(RECORDS TO PROCESS Opens)

[config.mk]
export PLATFORM = sky130hd
export DESIGN_NAME = uart_tx_buffer
export DESIGN_NICKNAME = d
export VERILOG_FILES = /design/src/rtl/uart_tx_buffer.sv
export SDC_FILE = /design/constraint.sdc
export NUM_CORES = 1
export LEC_CHECK = 0
export BUFFER_PORTS_ARGS = -buffer_cell sky130_fd_sc_hd__buf_2
export CORE_UTILIZATION = 50
export DETAILED_ROUTE_END_ITERATION = 10
export PLACE_DENSITY = 0.66
export SETUP_SLACK_MARGIN = 0.3
export SYNTH_ARGS = -nofsm -noshare
export SYNTH_HDL_FRONTEND = slang
export SYNTH_SLANG_ARGS = --single-unit
[constraint.sdc]
create_clock -name clock -period 4.2 [get_ports clock]
set_input_delay 0.42 -clock clock [delete_from_list [all_inputs] [get_ports clock]]
set_output_delay 0.42 -clock clock [all_outputs]
set_load 0.05 [all_outputs]
[src/rtl/uart_tx_buffer.sv]
// 8N1 serial transmitter with a strobe-fed FIFO. Bytes arrive as single-cycle
// strobes with no backpressure. A byte that finds the FIFO full is dropped and
// sets a sticky overflow flag.
module uart_tx_buffer #(
  parameter int CLKS_PER_BIT = 16,
  parameter int FIFO_AW      = 4
) (
  input  logic               clock,
  input  logic               reset,
  input  logic [8:0]         uart_in,
  output logic               tx,
  output logic [FIFO_AW:0]   fifo_count,
  output logic               tx_busy,
  output logic               overflow
);

  localparam int DEPTH = 1 << FIFO_AW;
  localparam int CNT_W = $clog2(CLKS_PER_BIT);
  localparam logic [CNT_W-1:0]   CNT_LAST = CNT_W'(CLKS_PER_BIT - 1);
  localparam logic [FIFO_AW:0]   FULL     = (FIFO_AW + 1)'(DEPTH);

  typedef enum logic [1:0] {IDLE, START, DATA, STOP} state_t;

  state_t             state, state_next;
  logic [CNT_W-1:0]   cnt, cnt_next;
  logic [2:0]         bit_idx, bit_next;
  logic [7:0]         shift_reg, shift_next;
  logic               tx_next;

  logic [7:0]         mem [DEPTH];
  logic [FIFO_AW-1:0] wr_ptr, rd_ptr;
  logic               push, pop, drop;

  // Fullness is judged on the count at the start of the cycle, so a
  // same-cycle pop never makes room for the incoming byte.
  assign push = uart_in[8] && (fifo_count != FULL);
  assign drop = uart_in[8] && (fifo_count == FULL);

  assign tx_busy = (state != IDLE) || (fifo_count != '0);

  // NOTE: storage is deliberately not reset; emptiness is defined by the
  // pointers and count alone, so stale contents are never observed.
  always_ff @(posedge clock) begin
    if (push) mem[wr_ptr] <= uart_in[7:0];
  end

  // NOTE: every register here uses non-blocking assignment so all of them
  // sample the pre-edge values of their inputs.
  always_ff @(posedge clock) begin
    if (reset) begin
      wr_ptr     <= '0;
      rd_ptr     <= '0;
      fifo_count <= '0;
      overflow   <= 1'b0;
    end else begin
      if (push) wr_ptr <= wr_ptr + 1'b1;
      if (pop)  rd_ptr <= rd_ptr + 1'b1;
      case ({push, pop})
        2'b10:   fifo_count <= fifo_count + 1'b1;
        2'b01:   fifo_count <= fifo_count - 1'b1;
        default: fifo_count <= fifo_count;
      endcase
      if (drop) overflow <= 1'b1;
    end
  end

  always_ff @(posedge clock) begin
    if (reset) begin
      state     <= IDLE;
      cnt       <= '0;
      bit_idx   <= '0;
      shift_reg <= '0;
      tx        <= 1'b1;
    end else begin
      state     <= state_next;
      cnt       <= cnt_next;
      bit_idx   <= bit_next;
      shift_reg <= shift_next;
      tx        <= tx_next;
    end
  end

  // NOTE: defaults first so that no path through the case leaves a signal
  // unassigned, which would otherwise infer a latch.
  always_comb begin
    state_next = state;
    cnt_next   = cnt + CNT_W'(1);
    bit_next   = bit_idx;
    shift_next = shift_reg;
    tx_next    = tx;
    pop        = 1'b0;

    // tx_next is the line level for the state being entered, so tx changes
    // on the same edge as the state register.
    case (state)
      IDLE: begin
        cnt_next = '0;
        tx_next  = 1'b1;
        if (fifo_count != '0) begin
          pop        = 1'b1;
          shift_next = mem[rd_ptr];
          tx_next    = 1'b0;
          state_next = START;
        end
      end
      START: begin
        if (cnt == CNT_LAST) begin
          cnt_next   = '0;
          bit_next   = '0;
          tx_next    = shift_reg[0];
          state_next = DATA;
        end
      end
      DATA: begin
        if (cnt == CNT_LAST) begin
          cnt_next = '0;
          if (bit_idx == 3'd7) begin
            tx_next    = 1'b1;
            state_next = STOP;
          end else begin
            bit_next = bit_idx + 3'd1;
            tx_next  = shift_reg[bit_idx + 3'd1];
          end
        end
      end
      STOP: begin
        if (cnt == CNT_LAST) begin
          cnt_next   = '0;
          tx_next    = 1'b1;
          state_next = IDLE;
        end
      end
      default: begin
        cnt_next   = '0;
        tx_next    = 1'b1;
        state_next = IDLE;
      end
    endcase
  end

endmodule

After elaboration in Yosys (flattened, before gate mapping)
Memory sizes are Yosys's and may differ from the RTL's. A register that Yosys moved wholly into a read port is not among the register bits.
Cells that the tools add are included.
{ "word_totals": {"regBits": 24, "ramBits": 128, "inputBits": 11, "output_inout_bits": 8, "memories": 1} }
{ "mem_list": {"columns": ["name", "depth", "word_bits", "rd", "rd_ports_with_merged_regs", "wr", "line", "text"], "rows": [
  ["mem", 16, 8, 1, 1, 1, "30", "logic [7:0] mem [DEPTH];"]
]} }
{ "classes": {"add_sub_neg": 6, "order_cmp": 1, "eq_ne": 15, "mux": 25, "n_reduce_logical": 13} }
{ "ops": {"columns": ["cell", "n"], "rows": [
  ["adder 4 x 1 -> 4 bit (second input constant)", 3],
  ["inequality test 2 bit (second input constant)", 6],
  ["two-way mux 1 bit", 10],
  ["two-way mux 2 bit", 5],
  ["case mux 5 bit (2 select lines)", 1],
  ["two-way mux 3 bit", 3],
  ["case mux 2 bit (4 select lines)", 1],
  ["case mux 4 bit (2 select lines)", 1],
  ["== test 2 bit (second input constant)", 3],
  ["case mux 3 bit (2 select lines)", 1],
  ["nonzero test 2 bit", 3],
  ["adder 5 x 1 -> 5 bit (second input constant)", 1],
  ["== test 5 bit (second input constant)", 1],
  ["inequality test 5 bit (second input constant)", 1],
  ["AND reduction 5 bit", 1],
  ["nonzero test 5 bit", 1],
  ["subtractor 5 x 1 -> 5 bit (second input constant)", 1],
  ["== test 2 x 1 -> 1 bit (second input constant)", 2],
  ["== test 4 bit (second input constant)", 1],
  ["less-than comparator 3 x 4 -> 1 bit (second input constant)", 1],
  ["two-way mux 4 bit", 1],
  ["case mux 1 bit (4 select lines)", 1],
  ["AND reduction 4 bit", 1],
  ["adder 3 x 1 -> 3 bit (second input constant)", 1],
  ["other kinds (8)", 9]
]} }

Logic depth before layout (Yosys ltp)
{ "logic_depth": {"ltp_word": 6, "mapped_depth": 12} }

Worst setup path after synthesis
No wires, ideal clock.
{ "synth_timing": {"path_type": "flip-flop to flip-flop", "start": "reg fifo_count[1]", "end": "reg fifo_count[4]", "arrival_time_ns": 3.183, "required_ns": 4.079, "setup_slack_ns": 0.897, "stages_incl_launch_ff": 13, "synth_period_minus_slack_ns": 3.303, "cell_sequence": "dfxtp_1 buf_2 nor4_1 a21boi_1 inv_1 ha_1 buf_2 xor2_1 ha_1 a21oi_1 or3b_2 a31oi_1 mux2_2"} }
{ "synth_between": {"elab_chain_cells": 5} }
{ "synth_rtl": {"columns": ["item", "line", "text"], "rows": [
  ["from (decl)", "12", "output logic [FIFO_AW:0] fifo_count,"],
  ["from (signal assigned)", "59", "2'b10: fifo_count <= fifo_count + 1'b1;"],
  ["from (signal assigned)", "60", "2'b01: fifo_count <= fifo_count - 1'b1;"],
  ["from (signal assigned)", "61", "default: fifo_count <= fifo_count;"],
  ["nonzero test 5 bit", "99", "if (fifo_count != '0) begin"],
  ["two-way mux 1 bit", "99", null],
  ["two-way mux 1 bit", "95", "case (state)"],
  ["== test 2 x 1 -> 1 bit or == test 2 bit (tied branches)", "58", "case ({push, pop})"],
  ["case mux 5 bit (2 select lines) or nonzero test 2 bit (tied branches)", null, null]
]} }
Parallel ways exist; a longest one is shown, timed or not.
A chain may end at the register's enable or synchronous reset.

Worst setup path after layout
{ "layout_timing": {"start": "reg fifo_count[2]", "end": "reg fifo_count[4]"} }
{ "layout_between": {"elab_chain_cells": 5} }
{ "layout_rtl": {"columns": ["item", "line", "text"], "rows": [
  ["nonzero test 5 bit *", "99", null],
  ["two-way mux 1 bit *", "99", null],
  ["two-way mux 1 bit *", "95", null],
  ["via pop", "32", "logic push, pop, drop;"],
  ["== test 2 x 1 -> 1 bit or == test 2 bit (tied branches)", "58", null],
  ["case mux 5 bit (2 select lines) or nonzero test 2 bit (tied branches)", null, null]
]} }
The timed path passes the listed nets; every way through them passes the cells marked *.

==> results.txt <==
Yosys cell types: 45
VDD IR max: 0.4818 mV
Via density: 5.675
die height: 117.4 µm
detailed-route DRC error count: 0
chip width: 117.4 µm
clk sinks: 160
vias in the first global route: 3448
Routed Antenna Nets: 0
final net count: 440
register area share after synthesis: 67.34%
Post-synth EDFFs: 128
Final min period: 3.370 ns
Final GP Congestion: 0.8895
Slew @ Worst Pin: 0.9422 ns
Max Freq: 296.7 MHz
Comb power frac: 23.2%
CTS Hold Buffers Added: 0
critical path launch point: fifo_count[2]$_SDFFE_PP0P_
Crit. End Element: register
Mapped Cells: 392
Clk Latency, worst-skew pair: 0.42 ns
length in cells of the worst reg-to-reg path: 10
Rows: 41
Psw: 0.001357 W
Mean Syn Cell Area: 16.99 µm²
Iter 0 DRT Violations: 254
crit path max fanout: 13
maximum root-to-sink buffer count: 2
CTS tree: done
DP Wirelength: 7775 µm
First-pass DRT Iterations: 4
Req. time, crit path: 4.51 ns
RSZ-0062 raised after global routing: no
post-cts gate resize count: 0
die area: 13780 µm²
RR Endpoint: fifo_count[4]$_SDFFE_PP0P_
area leader, netlist: edfxtp_1
Clock power frac: 35.9%
Synth Cell Area: 6659 µm²
Hold Path Class: input pin to register
ant diodes: 0
Boundary Pins: 19
Initial Util: 51.92%
DP Cell Count: 566
syn_nets: 419
Non-Filler Instances: 597
global-route wire length before repair: 19890 µm
PwrDens: 622.0 nW/µm²
Switching Share: 28.87%
WP data arrival: 3.68 ns
max reg flops: 128
Ys Warns: 0
Final period util: 80.24%
Max-cap violations: 0
endpoints failing hold: 0
Sequential Power Share: 40.9%
Avg WL per Cell: 20.84 µm
internal power: 0.003344 W
CP Class: register to register
via count: 3388
hold_ws: 0.3352 ns
Synth Flop Type: edfxtp_1
status: completed
Syn-to-layout area delta: 13.49%
leading post-synthesis cells by cell area: edfxtp_1, mux4_2, dfxtp_1
gr ovfl total: 0
asr flop ratio synth: 0%
Setup Buffers After CTS: 0
core box area: 12820 µm²
Crit Reg-Reg Startpoint: fifo_count[2]$_SDFFE_PP0P_
initial antenna violation count: 0
largest net degree at the start of global routing: 25
Root Buffer: clkbuf_16
final worst slack: 0.8301 ns
Seq cells post-synth: 160
Leak: 2.532 nW
number of port buffers: 18
global-route usage over all layers: 19.87%
CP endpoint: fifo_count[4]$_SDFFE_PP0P_
Num CTS Buffers: 17
fraction of layout cells with a size suffix above 1: 24.94%
FF-to-FF setup slack: 0.83 ns
dpl ws: 0.8755 ns
drt total wl: 12440 µm
# H-tree levels: 4
setup violation total in the final timing report: 0
Worst setup SP type: register
final slew viol count: 0
Synth top area share: 57.72%
clock transition at the registers of the reported paths: 0.07 ns
Max-Slew Margin vs Limit: 36.95%
setup_tns: 0 ns
Worst Clk Skew: 0.01329 ns
hold path cells: 3
## critical path, stage by stage, from the launching register on
cell     delay [ns]
dfxtp_1        0.38
or4_4          0.61
o21ai_4        0.33
inv_2          0.14
ha_1           0.33
xor2_1         0.18
ha_1           0.23
a21oi_1        0.08
or3b_2         0.44
a31oi_1        0.19
mux2_2         0.34
## power groups by stage
stage,combinational (W),clock [W],sequential (W)
2_1_floorplan,0.000866,0,0.00197
3_3_place_gp,0.00107,0,0.00195
3_5_place_dp,0.00109,0,0.00196
4_1_cts,0.00110,0.00172,0.00192
5_1_grt,0.00119,0.00178,0.00194
6_report,0.00109,0.00169,0.00192
## cell usage after synthesis (all sizes together), types with 4 or more instances
| master | number |
|---|---|
| a21oi | 7 |
| buf | 14 |
| clkbuf | 6 |
| dfxtp | 32 |
| edfxtp | 128 |
| ha | 16 |
| inv | 9 |
| mux2i | 22 |
| mux4 | 34 |
| nand2 | 11 |
| nand2b | 4 |
| nand3 | 14 |
| nor2 | 32 |
| nor3 | 6 |
| o21ai | 5 |
| o221ai | 9 |
| xor2 | 7 |
## placed cells by master, fill, tap and decap left out, types with 11 or more instances in the layout
cell / instances
buf_2: 18
clkbuf_16: 17
dfxtp_1: 31
edfxtp_1: 128
ha_1: 16
mux2i_1: 22
mux4_2: 32
nand2_1: 11
nand3_1: 13
nor2_1: 32
## cell families (layout without fill, tap and decap cells)
logic type / Yosys count / in the layout / share of synthesized area [%]
fa+ha+maj: 16 / 16 / 3.006
buf+inv: 29 / 62 / 2.104
compound gates: 34 / 34 / 4.547
mux: 59 / 59 / 15.43
xor+xnor: 10 / 10 / 1.315
simple gates: 84 / 84 / 6.257
flops: 160 / 160 / 67.34
## cell type report
cell class	count	area [µm²]
clock buffer	17	425.4
clock inverter	14	227.7
fill	968	5268
inverter	9	33.78
multi-input combinational	203	2049
sequential	160	4486
tap	172	215.2
timing repair buffer	22	120.1
## worst min-delay path by stage
stage                            startpoint                    end
after floorplan           cnt[0]$_SDFF_PP0_      cnt[0]$_SDFF_PP0_
after global placement    cnt[0]$_SDFF_PP0_      cnt[0]$_SDFF_PP0_
after detailed placement  cnt[0]$_SDFF_PP0_      cnt[0]$_SDFF_PP0_
after CTS                        uart_in[8]  overflow$_SDFFE_PP0P_
after global routing             uart_in[8]  overflow$_SDFFE_PP0P_
final                            uart_in[8]  overflow$_SDFFE_PP0P_
## metrics by stage
| stage | instance area (µm²) | total power [W] | utilization (%) |
|---|---|---|---|
| 6_report | 7557 | 0.004701 | 58.93 |
| 5_1_grt | 7557 | 0.004905 | 58.93 |
| 4_1_cts | 7557 | 0.004744 | 58.93 |
| 3_5_place_dp | 6904 | 0.003046 | 53.83 |
| 3_3_place_gp | 6904 | 0.003015 | 53.83 |
| 2_1_floorplan | 6659 | 0.002831 | - |
## routing by layer
layer	share of wire [%]	GRT usage (%)	wire [µm]	vias up
li1	-	-	-	1581
met1	43	25.53	5385	1711
met2	50	32.17	6260	79
met3	4.6	5.107	575	17
met4	1.8	8.198	220	0
met5	0	0	0	-
Note: power is estimated with default switching activity, not from simulation.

(RECORDS TO PROCESS Closes)

Return, from the material above, each line holding the string "single".

export SYNTH_SLANG_ARGS = --single-unit
// 8N1 serial transmitter with a strobe-fed FIFO. Bytes arrive as single-cycle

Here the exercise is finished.